◆ **Input material**:
┏━━
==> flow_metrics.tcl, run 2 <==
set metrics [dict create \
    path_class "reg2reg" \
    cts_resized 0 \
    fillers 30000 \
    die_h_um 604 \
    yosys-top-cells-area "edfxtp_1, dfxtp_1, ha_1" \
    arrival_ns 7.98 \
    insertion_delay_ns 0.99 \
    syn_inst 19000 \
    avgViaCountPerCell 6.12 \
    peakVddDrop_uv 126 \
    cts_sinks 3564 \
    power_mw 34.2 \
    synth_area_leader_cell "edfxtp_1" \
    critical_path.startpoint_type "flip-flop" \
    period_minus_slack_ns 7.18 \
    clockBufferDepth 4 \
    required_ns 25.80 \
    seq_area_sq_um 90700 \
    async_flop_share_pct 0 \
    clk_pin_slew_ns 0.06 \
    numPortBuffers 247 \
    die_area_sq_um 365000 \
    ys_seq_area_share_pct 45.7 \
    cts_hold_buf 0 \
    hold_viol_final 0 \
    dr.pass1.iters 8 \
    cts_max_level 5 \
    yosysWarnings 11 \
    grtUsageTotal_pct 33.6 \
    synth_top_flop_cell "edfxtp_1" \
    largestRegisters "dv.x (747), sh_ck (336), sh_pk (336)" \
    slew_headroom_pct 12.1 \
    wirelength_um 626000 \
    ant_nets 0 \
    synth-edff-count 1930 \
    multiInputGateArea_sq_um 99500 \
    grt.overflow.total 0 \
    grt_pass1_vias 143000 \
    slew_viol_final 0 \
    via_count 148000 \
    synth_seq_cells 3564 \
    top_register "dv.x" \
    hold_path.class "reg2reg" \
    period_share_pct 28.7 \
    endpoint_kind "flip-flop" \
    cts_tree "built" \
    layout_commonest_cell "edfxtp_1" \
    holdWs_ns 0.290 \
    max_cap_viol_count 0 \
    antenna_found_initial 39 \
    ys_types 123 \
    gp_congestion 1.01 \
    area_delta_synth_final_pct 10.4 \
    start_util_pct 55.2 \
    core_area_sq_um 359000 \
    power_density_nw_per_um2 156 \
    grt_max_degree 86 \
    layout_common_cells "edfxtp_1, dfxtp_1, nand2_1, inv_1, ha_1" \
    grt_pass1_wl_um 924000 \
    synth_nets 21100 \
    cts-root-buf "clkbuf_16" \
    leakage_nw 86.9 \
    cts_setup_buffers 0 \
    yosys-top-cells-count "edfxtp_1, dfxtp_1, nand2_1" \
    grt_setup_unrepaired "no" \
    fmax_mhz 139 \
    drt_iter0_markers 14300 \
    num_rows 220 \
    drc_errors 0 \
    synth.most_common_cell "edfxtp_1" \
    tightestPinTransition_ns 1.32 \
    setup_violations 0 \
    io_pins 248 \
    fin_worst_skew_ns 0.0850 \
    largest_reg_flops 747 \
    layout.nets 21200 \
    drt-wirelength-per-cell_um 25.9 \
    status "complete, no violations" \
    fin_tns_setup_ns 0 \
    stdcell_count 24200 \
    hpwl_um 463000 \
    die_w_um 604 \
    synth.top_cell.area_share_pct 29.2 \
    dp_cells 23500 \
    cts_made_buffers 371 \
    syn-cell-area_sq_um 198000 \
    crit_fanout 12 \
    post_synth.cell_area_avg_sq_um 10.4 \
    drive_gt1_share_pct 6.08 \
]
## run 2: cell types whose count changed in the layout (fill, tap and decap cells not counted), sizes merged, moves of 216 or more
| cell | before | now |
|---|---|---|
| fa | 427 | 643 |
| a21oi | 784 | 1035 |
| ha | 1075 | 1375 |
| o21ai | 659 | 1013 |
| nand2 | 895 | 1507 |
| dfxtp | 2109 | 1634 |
Context: an optimization exercise on an open-source flow, tuned for small area, a short achievable clock period and few clock cycles per item. The choices shown serve that exercise and are no tape-out recipe.
The RTL was checked by simulation tests, not by an equivalence proof against the original design.
Power and IR drop assume default switching activity.

File: flow/config.mk
export PLATFORM = sky130hd
export DESIGN_NAME = bqd_section
export DESIGN_NICKNAME = bqd_section
export VERILOG_FILES = /design/flow/design.v
export SDC_FILE = /design/flow/constraint.sdc
export NUM_CORES = 4
export LEC_CHECK = 0
export CAP_MARGIN = 20
export CORE_MARGIN = 2
export CORE_UTILIZATION = 40
export PLACE_DENSITY = 0.6
export SLEW_MARGIN = 20
File: flow/constraint.sdc
create_clock -name core_clock -period 15.0 [get_ports {clk}]
set_input_delay 3.0000 -clock core_clock [delete_from_list [all_inputs] [get_ports {clk}]]
set_output_delay 3.0000 -clock core_clock [all_outputs]
set_load 0.01 [all_outputs]
From an optimization exercise on the open Yosys and OpenROAD flow, aimed at small area; shortcuts taken in it are not production practice.
Function not checked in this run: the RTL went through the layout flow alone.

File: flow/run.sh
#!/bin/bash
# synth_recipe.tcl (not shown) runs the flow's synth.tcl, then flattens the netlist and writes it again
# the make line also repeats each setting of config.mk as NAME=value (left out here)
make -C /OpenROAD-flow-scripts/flow DESIGN_CONFIG=/design/flow/config.mk WORK_HOME=/design/flow/orfs CLKGATE_MAP_FILE= SYNTH_SCRIPT=/design/flow/synth_recipe.tcl finish
File: flow/config.mk
export PLATFORM = sky130hd
export DESIGN_NAME = cvu_pair
export DESIGN_NICKNAME = cvu_pair
export VERILOG_FILES = /design/flow/design.v
export SDC_FILE = /design/flow/constraint.sdc
export NUM_CORES = 4
export LEC_CHECK = 0
export CAP_MARGIN = 20
export CORE_MARGIN = 2
export CORE_UTILIZATION = 40
export PLACE_DENSITY = 0.6
export SLEW_MARGIN = 20
File: flow/constraint.sdc
create_clock -name core_clock -period 10.0 [get_ports {clk}]
set_input_delay 2.0000 -clock core_clock [delete_from_list [all_inputs] [get_ports {clk}]]
set_output_delay 2.0000 -clock core_clock [all_outputs]
set_load 0.01 [all_outputs]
┗━━
In the listing above, find the line with "leakage_nw 86.9 \" and the line with "die_w_um 604 \"; output exactly those lines and all lines between them.

◆ **Task response**:
    leakage_nw 86.9 \
    cts_setup_buffers 0 \
    yosys-top-cells-count "edfxtp_1, dfxtp_1, nand2_1" \
    grt_setup_unrepaired "no" \
    fmax_mhz 139 \
    drt_iter0_markers 14300 \
    num_rows 220 \
    drc_errors 0 \
    synth.most_common_cell "edfxtp_1" \
    tightestPinTransition_ns 1.32 \
    setup_violations 0 \
    io_pins 248 \
    fin_worst_skew_ns 0.0850 \
    largest_reg_flops 747 \
    layout.nets 21200 \
    drt-wirelength-per-cell_um 25.9 \
    status "complete, no violations" \
    fin_tns_setup_ns 0 \
    stdcell_count 24200 \
    hpwl_um 463000 \
    die_w_um 604 \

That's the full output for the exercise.